# Introduction

This notebook explores summarization templates and the default prompts supplied by LangChain.

It uses the Azure OpenAI models.

In [2]:
import os
import textwrap

from helpers.utilities import install_if_needed, load_keys, get_env_file_keys
from dotenv import find_dotenv, load_dotenv

In [3]:
ENV_FILE_NAME = '.env_azure_openai'

In [4]:
get_env_file_keys(ENV_FILE_NAME)

['OPENAI_API_TYPE', 'OPENAI_API_VERSION', 'OPENAI_API_BASE', 'OPENAI_API_KEY']

In [5]:
load_keys(ENV_FILE_NAME)

In [6]:
install_if_needed (['langchain'])

from langchain.chat_models import AzureChatOpenAI

langchain is already installed.


## load_summarize_chain

In [8]:
from langchain.chains.summarize import load_summarize_chain
from langchain.document_loaders import WebBaseLoader

loader = WebBaseLoader("https://lilianweng.github.io/posts/2023-06-23-agent/")
docs = loader.load()

llm = AzureChatOpenAI(deployment_name="gpt-35-turbo-16k",
                      temperature=0,)

In [9]:
chain = load_summarize_chain(llm, chain_type="stuff")

In [10]:
%%time
result = chain.run(docs)

CPU times: user 63 ms, sys: 4.45 ms, total: 67.5 ms
Wall time: 47.4 s


In [11]:
print(textwrap.fill(result))

The article discusses the concept of building autonomous agents
powered by large language models (LLMs). It explores the components of
such agents, including planning, memory, and tool use. The article
provides case studies and proof-of-concept examples of LLM-powered
agents in various domains. It also highlights the challenges and
limitations of using LLMs in agent systems.


In [12]:
chain.__fields__.keys()

dict_keys(['memory', 'callbacks', 'callback_manager', 'verbose', 'tags', 'metadata', 'input_key', 'output_key', 'llm_chain', 'document_prompt', 'document_variable_name', 'document_separator'])

In [13]:
print(chain.llm_chain.prompt.template)

Write a concise summary of the following:


"{text}"


CONCISE SUMMARY:


## StuffDocumentsChain

The load_summarize_chain with chain_type stuff is really just an instance of a StuffDocumentsChain built from a PromptTemplate.

In [14]:
from langchain.chains.llm import LLMChain
from langchain.prompts import PromptTemplate
from langchain.chains.combine_documents.stuff import StuffDocumentsChain

prompt_template = """Write a concise summary of the following:
"{text}"
CONCISE SUMMARY:"""
prompt = PromptTemplate.from_template(prompt_template)

# Define LLM chain
llm = llm
llm_chain = LLMChain(llm=llm, prompt=prompt)

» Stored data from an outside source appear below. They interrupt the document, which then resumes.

$ cat src/rtl/pport_pkg.sv
// Shared definitions for the dual parallel port adapter.
// Assumes data width of at least 8 so the control bit positions fit.
package pport_pkg;

    // Control register bit positions
    localparam int CTL_IRQ_EN = 0;
    localparam int CTL_DSEL   = 2;
    localparam int CTL_FLAG   = 7;

    typedef enum logic [1:0] {
        ACC_DIR  = 2'd0,
        ACC_DATA = 2'd1,
        ACC_CTRL = 2'd2
    } access_e;

    // Which register a port-local select bit reaches, given data-select.
    function automatic access_e decode_access(input logic ctl_sel, input logic dsel);
        if (ctl_sel)
            return ACC_CTRL;
        else if (dsel)
            return ACC_DATA;
        else
            return ACC_DIR;
    endfunction

endpackage

$ cat src/rtl/pport_strobe_sync.sv
// Synchronises an asynchronous strobe pin and flags its rising edge for
// one clock. Assumes STAGES >= 2 and strobe pulses longer than STAGES+1 clocks.
module pport_strobe_sync #(
    parameter int STAGES = 2
) (
    input  logic clk,
    input  logic rst_n,
    input  logic stb_async,
    output logic rise
);
    logic [STAGES-1:0] chain_q;
    logic              prev_q;

    // Shift the raw strobe through the synchroniser and keep the last value
    always_ff @(posedge clk) begin
        if (!rst_n) begin
            chain_q <= '0;
            prev_q  <= 1'b0;
        end else begin
            chain_q <= {chain_q[STAGES-2:0], stb_async};
            prev_q  <= chain_q[STAGES-1];
        end
    end

    assign rise = chain_q[STAGES-1] & ~prev_q;

endmodule

$ cat src/rtl/pport_channel.sv
// One port: output data, direction and control registers, input holding
// register and strobe handshake. Assumes sel is already qualified by chip
// select and port address; rdata is zero unless a read hits this port.
module pport_channel
    import pport_pkg::*;
#(
    parameter int DW     = 8,
    parameter int SYNC_N = 2
) (
    input  logic          clk,
    input  logic          rst_n,
    input  logic          sel,
    input  logic          wr_en,
    input  logic          rd_en,
    input  logic          ctl_sel,
    input  logic [DW-1:0] wdata,
    output logic [DW-1:0] rdata,
    input  logic [DW-1:0] pin_in,
    output logic [DW-1:0] pin_out,
    output logic [DW-1:0] pin_oe,
    input  logic          stb,
    output logic          ack,
    output logic          irq_n
);
    logic [DW-1:0] ddr_q, odr_q, latch_q, ctl_rd;
    logic          irq_en_q, dsel_q, flag_q;
    logic          stb_rise, wr_hit, rd_hit, data_rd;
    access_e       acc;

    pport_strobe_sync #(.STAGES(SYNC_N)) u_sync (
        .clk       (clk),
        .rst_n     (rst_n),
        .stb_async (stb),
        .rise      (stb_rise)
    );

    assign acc     = decode_access(ctl_sel, dsel_q);
    assign wr_hit  = sel & wr_en;
    assign rd_hit  = sel & rd_en;
    assign data_rd = rd_hit && (acc == ACC_DATA);

    // Register writes from the processor
    always_ff @(posedge clk) begin
        if (!rst_n) begin
            ddr_q    <= '0;
            odr_q    <= '0;
            irq_en_q <= 1'b0;
            dsel_q   <= 1'b0;
        end else if (wr_hit) begin
            unique case (acc)
                ACC_DIR:  ddr_q <= wdata;
                ACC_DATA: odr_q <= wdata;
                default: begin
                    irq_en_q <= wdata[CTL_IRQ_EN];
                    dsel_q   <= wdata[CTL_DSEL];
                end
            endcase
        end
    end

    // Pending flag: a strobe sets it, a data read clears it, set wins
    always_ff @(posedge clk) begin
        if (!rst_n)
            flag_q <= 1'b0;
        else if (stb_rise)
            flag_q <= 1'b1;
        else if (data_rd)
            flag_q <= 1'b0;
    end

    // Holding register: follows pins when idle, captures on strobe
    always_ff @(posedge clk) begin
        if (!rst_n)
            latch_q <= '0;
        else if (stb_rise || !flag_q)
            latch_q <= pin_in;
    end

    // Control register read image
    always_comb begin
        ctl_rd             = '0;
        ctl_rd[CTL_IRQ_EN] = irq_en_q;
        ctl_rd[CTL_DSEL]   = dsel_q;
        ctl_rd[CTL_FLAG]   = flag_q;
    end

    // Read multiplexer, gated by the read strobe
    always_comb begin
        rdata = '0;
        if (rd_hit) begin
            unique case (acc)
                ACC_DIR:  rdata = ddr_q;
                ACC_DATA: rdata = (odr_q & ddr_q) | (latch_q & ~ddr_q);
                default:  rdata = ctl_rd;
            endcase
        end
    end

    assign pin_out = odr_q;
    assign pin_oe  = ddr_q;
    assign ack     = flag_q;
    assign irq_n   = ~(flag_q & irq_en_q);

    a_r7_strobe_sets: assert property (@(posedge clk) disable iff (!rst_n)
        stb_rise |=> ack);

    a_r8_read_clears: assert property (@(posedge clk) disable iff (!rst_n)
        (data_rd && !stb_rise) |=> (!ack && irq_n));

    a_r6_latch_holds: assert property (@(posedge clk) disable iff (!rst_n)
        (flag_q && !stb_rise) |=> $stable(latch_q));

    a_r3_dir_stable: assert property (@(posedge clk) disable iff (!rst_n)
        !(wr_hit && acc == ACC_DIR) |=> $stable(pin_oe));

endmodule

$ cat src/rtl/pport_dual.sv
// Two-port parallel adapter. Decodes chip select and register select to
// the port channels and merges their read data. Assumes single-cycle
// bus accesses with rd_en and wr_en not both high.
module pport_dual #(
    parameter int DW     = 8,
    parameter int SYNC_N = 2
) (
    input  logic          clk,
    input  logic          rst_n,
    input  logic          cs,
    input  logic          wr_en,
    input  logic          rd_en,
    input  logic [1:0]    rs,
    input  logic [DW-1:0] wdata,
    output logic [DW-1:0] rdata,
    input  logic [DW-1:0] pa_in,
    output logic [DW-1:0] pa_out,
    output logic [DW-1:0] pa_oe,
    input  logic          pa_stb,
    output logic          pa_ack,
    output logic          pa_irq_n,
    input  logic [DW-1:0] pb_in,
    output logic [DW-1:0] pb_out,
    output logic [DW-1:0] pb_oe,
    input  logic          pb_stb,
    output logic          pb_ack,
    output logic          pb_irq_n
);
    localparam int NPORT = 2;

    logic [DW-1:0] pin_in_v [NPORT];
    logic [DW-1:0] pin_out_v[NPORT];
    logic [DW-1:0] pin_oe_v [NPORT];
    logic [DW-1:0] rd_v     [NPORT];
    logic          stb_v    [NPORT];
    logic          ack_v    [NPORT];
    logic          irq_v    [NPORT];

    assign pin_in_v[0] = pa_in;
    assign pin_in_v[1] = pb_in;
    assign stb_v[0]    = pa_stb;
    assign stb_v[1]    = pb_stb;

    for (genvar g = 0; g < NPORT; g++) begin : g_port
        pport_channel #(.DW(DW), .SYNC_N(SYNC_N)) u_chan (
            .clk     (clk),
            .rst_n   (rst_n),
            .sel     (cs && (rs[1] == 1'(g))),
            .wr_en   (wr_en),
            .rd_en   (rd_en),
            .ctl_sel (rs[0]),
            .wdata   (wdata),
            .rdata   (rd_v[g]),
            .pin_in  (pin_in_v[g]),
            .pin_out (pin_out_v[g]),
            .pin_oe  (pin_oe_v[g]),
            .stb     (stb_v[g]),
            .ack     (ack_v[g]),
            .irq_n   (irq_v[g])
        );
    end

    // Only the selected channel drives nonzero read data
    assign rdata    = rd_v[0] | rd_v[1];
    assign pa_out   = pin_out_v[0];
    assign pa_oe    = pin_oe_v[0];
    assign pa_ack   = ack_v[0];
    assign pa_irq_n = irq_v[0];
    assign pb_out   = pin_out_v[1];
    assign pb_oe    = pin_oe_v[1];
    assign pb_ack   = ack_v[1];
    assign pb_irq_n = irq_v[1];

    a_r11_idle_rdata: assert property (@(posedge clk) disable iff (!rst_n)
        !(cs && rd_en) |-> (rdata == '0));

endmodule

$ cat config.mk
export PLATFORM = sky130hd
export DESIGN_NAME = pport_dual
export DESIGN_NICKNAME = d
export VERILOG_FILES = /design/src/rtl/pport_pkg.sv /design/src/rtl/pport_strobe_sync.sv /design/src/rtl/pport_channel.sv /design/src/rtl/pport_dual.sv
export SDC_FILE = /design/constraint.sdc
export NUM_CORES = 1
export LEC_CHECK = 0
export ABC_AREA = 0
export BUFFER_PORTS_ARGS = -buffer_cell sky130_fd_sc_hd__buf_2
export CAP_MARGIN = 20
export CORE_MARGIN = 5
export CORE_UTILIZATION = 45
export CTS_CLUSTER_SIZE = 40
export DETAILED_ROUTE_END_ITERATION = 6
export GPL_TIMING_DRIVEN = 0
export PLACE_DENSITY = 0.73
export SYNTH_ARGS = -nofsm -noshare
export SYNTH_HDL_FRONTEND = slang
export SYNTH_HIERARCHICAL = 1
export SYNTH_SLANG_ARGS = --single-unit
$ cat constraint.sdc
create_clock -name clk -period 1.2 [get_ports clk]
set_clock_uncertainty 0.1 [all_clocks]
set_input_delay 0.18 -clock clk [delete_from_list [all_inputs] [get_ports clk]]
set_output_delay 0.18 -clock clk [all_outputs]
set_load 0.01 [all_outputs]
==> flow_summary.yaml <==
cts:
  clk_path_buf_depth: 2
  htreeDepth: 3
  clk_latency_ps: 340
  ctsRootBufferMaster: "clkbuf_8"
  clk_pin_slew_ps: 70
  cts_tree: "yes"
  numCtsBuffers: 9
  cts_num_sinks: 60
floorplan:
  rows: 28
  initial_core_util: 0.466
  coreArea_mm2: 0.00596
  dieArea_mm2: 0.00783
  dieWidth_um: 88.5
  ioPinCount: 77
  die_y_um: 88.5
detailed_routing:
  routed_via_density: 5.24
  drc: 0
  dr.first_iter.drc_count: 131
  ant_nets: 0
  firstDrtPassIters: 4
  routedWlPerCell_um: 16.5
  wl_um: 8080
  vias: 2567
logic_synthesis:
  synth_top_family_by_area: "simple AND/OR/NAND/NOR gates"
  synthTopCellsByArea: "dfxtp_1 (43%), mux2i_1 (7.2%), nand3_1 (5.8%)"
  ys_ff_latch: 60
  syn_nets: 333
  synth_top_area_share: 0.433
  post_synth.cell_area_avg_um2: 9.25
  syn_inst: 300
  synthMuxAreaShare: 0.0722
  yosys.area_share.simple: 0.264
  synth_flop_cell: "dfxtp_1"
  synth_compound_area_frac: 0.164
  ys_warn_count: 6
  synth.cell_area_mm2: 0.00277
  postSynth.asyncResetShare: 0
  ys_seq_area_frac: 0.433
  synth_edf_count: 0
  synth_fa_ha_area_frac: 0
  synth.largest_area_cell: "dfxtp_1"
  synth_cell_types: 34
  synth_xor_area_frac: 0
final_layout:
  area_growth_pct: 40.8
  fin_nets: 443
  drive_above_1_share: 0.467
  diodes: 0
  fill_cells: 500
  final_cell_area_mm2: 0.00391
  fin_util: 0.656
worst_setup_path:
  crit_start: "g_port[0].u_chan/dsel_q"
  endpoint_kind: "primary output"
  r2r_cells: 6
  path_max_fanout: 6
  path_class: "reg2out"
  cp-start-kind: "register"
  cp.arrival_ps: 1510
  critical_path_required_ps: 920
  rr_startpoint: "g_port[0].u_chan/dsel_q"
outcome:
  violations: "negative setup slack"
  status: "finished with violations"
global_route:
  grt_pass1_vias: 2591
  track_usage: 0.215
  grt_max_degree: 11
  antenna_found_initial: 0
  grt_overflow: 0
  grt_pass1_wl_um: 12600
placement:
  place_congestion: 0.849
  dp_hpwl_um: 5490
  portBuffers: 75
  placed_area_mm2: 0.00327
sta:
  hold_viol: 0
  tightest_slew_ps: 510
  rsz0062_at_grt: "true"
  maxSlewViolCount: 0
  period_share: 1.49
  max_freq_mhz: 558
  setup_viol: 31
  tns_ps: -6140
  period_minus_slack_ps: 1790
  slew_headroom: 0.660
  fin_ws_ps: -592
worst_hold_path:
  min_from: "pb_in[4]"
  holdPathStages: 3
  hp-class: "in2reg"
power_and_ir_drop:
  power_leakage_nw: 1.80
  p_per_area_mw_per_mm2: 1140
  total_power_mw: 4.47
  peakVddDrop_uv: 875
run:
  maxCapViolations: 0
per-layer routing:
layer  part of all wire  wire (um)  track usage  vias up
met5                  0          0            0        -
met4              0.012         99       0.0701        0
met3              0.076        613       0.0801        8
met2               0.49       3940        0.344       83
met1               0.42       3430        0.268     1204
li1                   -          -            -     1272
final timing paths:
path | to | slack [ps]
worst max register to register | g_port[0].u_chan/pin_oe[5] | -170
worst max-delay path | rdata[7] | -590
worst min register to register | g_port[1].u_chan/u_sync/chain_q[1] | 330
worst min-delay path | g_port[1].u_chan/latch_q[4] | 5
layout by cell type, fill, tap and decap left out, types with 3 or more instances in the layout:
| cell | n |
|---|---|
| o21ai_2 | 27 |
| o21ai_1 | 16 |
| clkbuf_16 | 3 |
| inv_1 | 4 |
| nand3_1 | 30 |
| clkinv_2 | 3 |
| dfxtp_1 | 34 |
| mux2i_1 | 20 |
| buf_6 | 12 |
| nand2_1 | 23 |
| dfxtp_4 | 4 |
| buf_4 | 7 |
| and2_1 | 6 |
| nor2b_1 | 22 |
| buf_2 | 78 |
| dlygate4sd3_1 | 13 |
| dfxtp_2 | 22 |
| clkbuf_1 | 5 |
| nand3_2 | 6 |
| a21oi_1 | 9 |
| or2_1 | 8 |
| clkbuf_8 | 10 |
| nand3b_1 | 10 |
| a21oi_2 | 7 |
Yosys cell counts (4+ instances only):
| cell | count |
|---|---|
| nand2_1 | 24 |
| o21ai_2 | 16 |
| mux2i_1 | 20 |
| dfxtp_1 | 60 |
| buf_6 | 6 |
| or2_1 | 8 |
| nand3b_1 | 10 |
| o21ai_1 | 16 |
| inv_1 | 4 |
| nor2b_1 | 22 |
| nand3_1 | 32 |
| buf_2 | 8 |
| o21ai_0 | 12 |
| clkbuf_1 | 4 |
| a21oi_1 | 16 |
| and2_1 | 6 |
| nand3_2 | 4 |
cell families after synthesis:
group | count (synthesis)
AND/OR/NAND/NOR | 122
AO/OA/AOI/OAI | 72
flip-flops | 60
buffers and inverters | 26
multiplexers | 20
flip-flops by register name, indices dropped and copies added (netlist names):
signal	count
g_port.u_chan/ack	2
g_port.u_chan/dsel_q	2
g_port.u_chan/irq_en_q	2
g_port.u_chan/latch_q	16
g_port.u_chan/pin_oe	16
g_port.u_chan/pin_out	16
g_port.u_chan/u_sync/chain_q	4
g_port.u_chan/u_sync/prev_q	2
power breakdown:
part	leakage [nW]	internal [mW]	switching [mW]
clock	0.111	1.13	0.788
sequential	0.503	2.05	0.0486
combinational	1.19	0.224	0.228
through the flow:
step / cells / hold WS [ps] / setup WS [ps]
6_report: 490 / 5.04 / -592
3_5_place_dp: 450 / 291 / -323
5_1_grt: 490 / 14.3 / -661
3_3_place_gp: 450 / 285 / -333
2_1_floorplan: 300 / 202 / -45.1
4_1_cts: 485 / 0.521 / -577
worst max-delay path, cell delays in order, from the launching register on:
cell	delay, ps
dfxtp_4	380
buf_6	140
a311o_1	270
a21oi_1	120
or2_1	120
buf_2	130
layout make-up:
| class | count | area [um2] | share of cell area |
|---|---|---|---|
| flip-flops and latches | 60 | 1240 | 0.318 |
| clock buffers | 12 | 166 | 0.0426 |
| plain buffers | 18 | 169 | 0.0433 |
| clock inverters | 4 | 45.0 | 0.0115 |
| well taps | 75 | 93.8 | 0.0240 |
| inverters | 6 | 27.5 | 0.00705 |
| multi-input cells | 214 | 1500 | 0.384 |
| repair buffers | 101 | 659 | 0.169 |
timing repair:
action / CTS / global route
setup endpoints to repair: 30 / 73
gates resized for setup: 30 / 47
hold buffers: 13 / 0
setup buffers: 4 / 4
hold endpoints to repair: 13 / 0
cloned: 2 / 3
pin swaps: 7 / 13
(Power assumes the default switching activity.)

stuff_chain = StuffDocumentsChain(llm_chain=llm_chain, document_variable_name="text")

docs = loader.load()

In [15]:
%%time
result = stuff_chain.run(docs)

CPU times: user 57.4 ms, sys: 2.13 ms, total: 59.5 ms
Wall time: 5.1 s


In [16]:
print(textwrap.fill(result))

The article discusses the concept of building autonomous agents
powered by large language models (LLMs). It explores the components of
such agents, including planning, memory, and tool use. The article
provides case studies and examples of proof-of-concept demos,
highlighting the challenges and limitations of LLM-powered agents. It
also includes references to related research papers and provides a
citation for the article.


In [17]:
print(stuff_chain.llm_chain.prompt.template)

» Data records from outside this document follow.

<file path="config.mk">
export PLATFORM = sky130hd
export DESIGN_NAME = canfe_rst_abaud
export DESIGN_NICKNAME = d
export VERILOG_FILES = /design/src/rtl/canfe_pkg.sv /design/src/rtl/canfe_ctrl_reg.sv /design/src/rtl/canfe_rst_seq.sv /design/src/rtl/canfe_loop_path.sv /design/src/rtl/canfe_rst_abaud.sv
export SDC_FILE = /design/constraint.sdc
export NUM_CORES = 1
export LEC_CHECK = 0
export CORE_MARGIN = 10
export CORE_UTILIZATION = 24
export DETAILED_ROUTE_END_ITERATION = 8
export GPL_TIMING_DRIVEN = 0
export HOLD_SLACK_MARGIN = 0.1
export PLACE_DENSITY = 0.72
export SYNTH_ARGS = -nofsm -noshare
export SYNTH_HDL_FRONTEND = slang
export SYNTH_SLANG_ARGS = --single-unit
</file>
<file path="constraint.sdc">
create_clock -name clk -period 0.8 [get_ports clk]
set_input_delay 0.16 -clock clk [delete_from_list [all_inputs] [get_ports clk]]
set_output_delay 0.16 -clock clk [all_outputs]
set_load 0.05 [all_outputs]
</file>
<file path="src/rtl/canfe_pkg.sv">
package canfe_pkg;
   localparam int unsigned N_BUSY = 4;

   typedef struct packed {
      logic req;
      logic abaud;
      logic swint;
   } canfe_ctrl_t;

   function automatic logic any_busy(input logic [N_BUSY-1:0] b);
      return |b;
   endfunction
endpackage

</file>
<file path="src/rtl/canfe_ctrl_reg.sv">
module canfe_ctrl_reg
   import canfe_pkg::*;
#(
   parameter int unsigned DW      = 8,
   parameter int unsigned REQ_BIT = 0,
   parameter int unsigned AB_BIT  = 1,
   parameter int unsigned SW_BIT  = 2,
   parameter int unsigned CLR_BIT = 7
) (
   input  logic          clk,
   input  logic          rst_n,
   input  logic          wr_en_i,
   input  logic          wr_prot_i,
   input  logic [DW-1:0] wr_data_i,
   input  logic          bus_off_i,
   input  logic          sw_set_i,
   input  logic          ok_set_i,
   input  logic          ok_kill_i,
   output canfe_ctrl_t   ctrl_o,
   output logic          rx_ok_o
);
   logic req_q, ab_q, sw_q, ok_q;
   logic prot_wr;

   assign prot_wr = wr_en_i & wr_prot_i;

   always_ff @(posedge clk or negedge rst_n) begin
      if (!rst_n) begin
         req_q <= 1'b0;
         ab_q  <= 1'b0;
         sw_q  <= 1'b0;
         ok_q  <= 1'b0;
      end else begin
         if (prot_wr) req_q <= wr_data_i[REQ_BIT];
         if (wr_en_i) ab_q <= wr_data_i[AB_BIT];
         if (bus_off_i)      sw_q <= 1'b0;
         else if (sw_set_i)  sw_q <= 1'b1;
         else if (wr_en_i)   sw_q <= wr_data_i[SW_BIT];
         if (ok_kill_i)      ok_q <= 1'b0;
         else if (ok_set_i)  ok_q <= 1'b1;
         else if (wr_en_i && wr_data_i[CLR_BIT]) ok_q <= 1'b0;
      end
   end

   assign ctrl_o.req   = req_q;
   assign ctrl_o.abaud = ab_q;
   assign ctrl_o.swint = sw_q;
   assign rx_ok_o      = ok_q;

   // an unprotected write never moves the request bit
   p_plain_wr_keeps_req_r1: assert property (@(posedge clk) disable iff (!rst_n)
      (wr_en_i && !wr_prot_i) |=> $stable(req_q));
endmodule

</file>
<file path="src/rtl/canfe_rst_seq.sv">
module canfe_rst_seq
   import canfe_pkg::*;
(
   input  logic              clk,
   input  logic              rst_n,
   input  logic              req_i,
   input  logic [N_BUSY-1:0] busy_i,
   input  logic              bus_off_i,
   input  logic              swint_i,
   output logic              fire_o,
   output logic              done_o,
   output logic              run_o,
   output logic              recover_o,
   output logic              cnt_clr_o
);
   logic done_q, boff_q, busy, rel, bo_exit;

   assign busy    = any_busy(busy_i);
   assign fire_o  = req_i & ~done_q & ~busy;
   assign rel     = done_q & ~req_i;
   assign bo_exit = boff_q & ~bus_off_i;

   always_ff @(posedge clk or negedge rst_n) begin
      if (!rst_n) begin
         done_q <= 1'b0;
         boff_q <= 1'b0;
      end else begin
         boff_q <= bus_off_i;
         if (fire_o)      done_q <= 1'b1;
         else if (!req_i) done_q <= 1'b0;
      end
   end

   assign done_o    = done_q;
   assign cnt_clr_o = fire_o | bo_exit;
   assign run_o     = rel & swint_i & ~bus_off_i;
   assign recover_o = rel & bus_off_i;

   // pending request with bus activity stays unexecuted
   p_wait_busy_r2: assert property (@(posedge clk) disable iff (!rst_n)
      (req_i && !done_q && busy) |=> !done_q);
   // release outcomes are exclusive
   p_release_excl_r6: assert property (@(posedge clk) disable iff (!rst_n)
      !(run_o && recover_o));
endmodule

</file>
<file path="src/rtl/canfe_loop_path.sv">
module canfe_loop_path #(
   parameter bit TX_REG = 1'b0
) (
   input  logic clk,
   input  logic rst_n,
   input  logic abaud_i,
   input  logic rx_pin_i,
   input  logic eng_tx_i,
   output logic tx_pin_o,
   output logic eng_rx_o
);
   localparam logic RECESSIVE = 1'b1;

   assign eng_rx_o = abaud_i ? (rx_pin_i & eng_tx_i) : rx_pin_i;

   generate
      if (TX_REG) begin : g_tx_flop
         logic tx_q;
         always_ff @(posedge clk or negedge rst_n) begin
            if (!rst_n) tx_q <= RECESSIVE;
            else        tx_q <= abaud_i ? RECESSIVE : eng_tx_i;
         end
         assign tx_pin_o = tx_q;
         // one cycle after autobaud is seen, the pin is recessive
         p_tx_recessive_r9: assert property (@(posedge clk) disable iff (!rst_n)
            abaud_i |=> tx_pin_o);
      end else begin : g_tx_comb
         assign tx_pin_o = abaud_i ? RECESSIVE : eng_tx_i;
         // the pin never drives dominant in autobaud
         p_tx_recessive_r9: assert property (@(posedge clk) disable iff (!rst_n)
            abaud_i |-> tx_pin_o);
      end
   endgenerate
endmodule

</file>
<file path="src/rtl/canfe_rst_abaud.sv">
module canfe_rst_abaud
   import canfe_pkg::*;
#(
   parameter int unsigned DW       = 8,
   parameter int unsigned REQ_BIT  = 0,
   parameter int unsigned AB_BIT   = 1,
   parameter int unsigned SW_BIT   = 2,
   parameter int unsigned DONE_BIT = 3,
   parameter int unsigned OK_BIT   = 4,
   parameter int unsigned CLR_BIT  = 7,
   parameter bit          TX_REG   = 1'b0
) (
   input  logic          clk,
   input  logic          rst_n,
   input  logic          wr_en_i,
   input  logic          wr_prot_i,
   input  logic [DW-1:0] wr_data_i,
   output logic [DW-1:0] rd_data_o,
   input  logic          rx_busy_i,
   input  logic          tx_busy_i,
   input  logic          arb_lost_i,
   input  logic          err_act_i,
   input  logic          bus_off_i,
   input  logic          frame_ok_i,
   input  logic          msg_store_i,
   input  logic          rx_pin_i,
   input  logic          eng_tx_i,
   output logic          tx_pin_o,
   output logic          eng_rx_o,
   output logic          reg_rst_o,
   output logic          cnt_clr_o,
   output logic          eng_hold_o,
   output logic          run_o,
   output logic          recover_o
);
   localparam int unsigned MAX_BIT = DW - 1;

   generate
      if (REQ_BIT > MAX_BIT || AB_BIT > MAX_BIT || SW_BIT > MAX_BIT ||
          DONE_BIT > MAX_BIT || OK_BIT > MAX_BIT || CLR_BIT > MAX_BIT) begin : g_bad_pos
         $error("canfe_rst_abaud: field position beyond DW");
      end
      if (REQ_BIT == AB_BIT || REQ_BIT == SW_BIT || AB_BIT == SW_BIT) begin : g_bad_overlap
         $error("canfe_rst_abaud: writable fields overlap");
      end
   endgenerate

   canfe_ctrl_t       ctrl;
   logic              rx_ok, fire, done, ok_set;
   logic [N_BUSY-1:0] busy_vec;

   assign busy_vec = {err_act_i, arb_lost_i, tx_busy_i, rx_busy_i};
   assign ok_set   = frame_ok_i & (msg_store_i | ctrl.abaud);

   canfe_ctrl_reg #(
      .DW(DW), .REQ_BIT(REQ_BIT), .AB_BIT(AB_BIT), .SW_BIT(SW_BIT), .CLR_BIT(CLR_BIT)
   ) u_ctrl (
      .clk(clk), .rst_n(rst_n),
      .wr_en_i(wr_en_i), .wr_prot_i(wr_prot_i), .wr_data_i(wr_data_i),
      .bus_off_i(bus_off_i), .sw_set_i(cnt_clr_o),
      .ok_set_i(ok_set), .ok_kill_i(fire),
      .ctrl_o(ctrl), .rx_ok_o(rx_ok)
   );

   canfe_rst_seq u_seq (
      .clk(clk), .rst_n(rst_n),
      .req_i(ctrl.req), .busy_i(busy_vec),
      .bus_off_i(bus_off_i), .swint_i(ctrl.swint),
      .fire_o(fire), .done_o(done),
      .run_o(run_o), .recover_o(recover_o), .cnt_clr_o(cnt_clr_o)
   );

   canfe_loop_path #(.TX_REG(TX_REG)) u_loop (
      .clk(clk), .rst_n(rst_n), .abaud_i(ctrl.abaud),
      .rx_pin_i(rx_pin_i), .eng_tx_i(eng_tx_i),
      .tx_pin_o(tx_pin_o), .eng_rx_o(eng_rx_o)
   );

   always_comb begin
      rd_data_o           = '0;
      rd_data_o[REQ_BIT]  = ctrl.req;
      rd_data_o[AB_BIT]   = ctrl.abaud;
      rd_data_o[SW_BIT]   = ctrl.swint;
      rd_data_o[DONE_BIT] = done;
      rd_data_o[OK_BIT]   = rx_ok;
   end

   assign reg_rst_o  = fire;
   assign eng_hold_o = done;

   // execution strobe is followed by the done status
   p_fire_sets_done_r4: assert property (@(posedge clk) disable iff (!rst_n)
      reg_rst_o |=> rd_data_o[DONE_BIT]);
   // execution raises the software-interrupt flag
   p_fire_sets_swint_r5: assert property (@(posedge clk) disable iff (!rst_n)
      (reg_rst_o && !bus_off_i) |=> rd_data_o[SW_BIT]);
   // bus-off forces the flag low
   p_busoff_kills_swint_r7: assert property (@(posedge clk) disable iff (!rst_n)
      bus_off_i |=> !rd_data_o[SW_BIT]);
endmodule

</file>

Write a concise summary of the following:
"{text}"
CONCISE SUMMARY:


## Map-Reduce

Now we explore the use of map-reduce to address inputs that are too large.

In [18]:
# Switching to gpt-35-turbo which has a smaller input window than gpt-3.5-turbo-16k.
llm = AzureChatOpenAI(deployment_name="gpt-35-turbo",
                      temperature=0,)

In [19]:
# Build the stuff chain around the smaller input window llm.
llm_chain = LLMChain(llm=llm, prompt=prompt)
smaller_stuff_chain = StuffDocumentsChain(llm_chain=llm_chain, document_variable_name="text")

In [20]:
# Generate the anticipated error.
try:
    smaller_stuff_chain.run(docs)
except Exception as e:
    print(f"Caught an Invalid Request Error: {e}")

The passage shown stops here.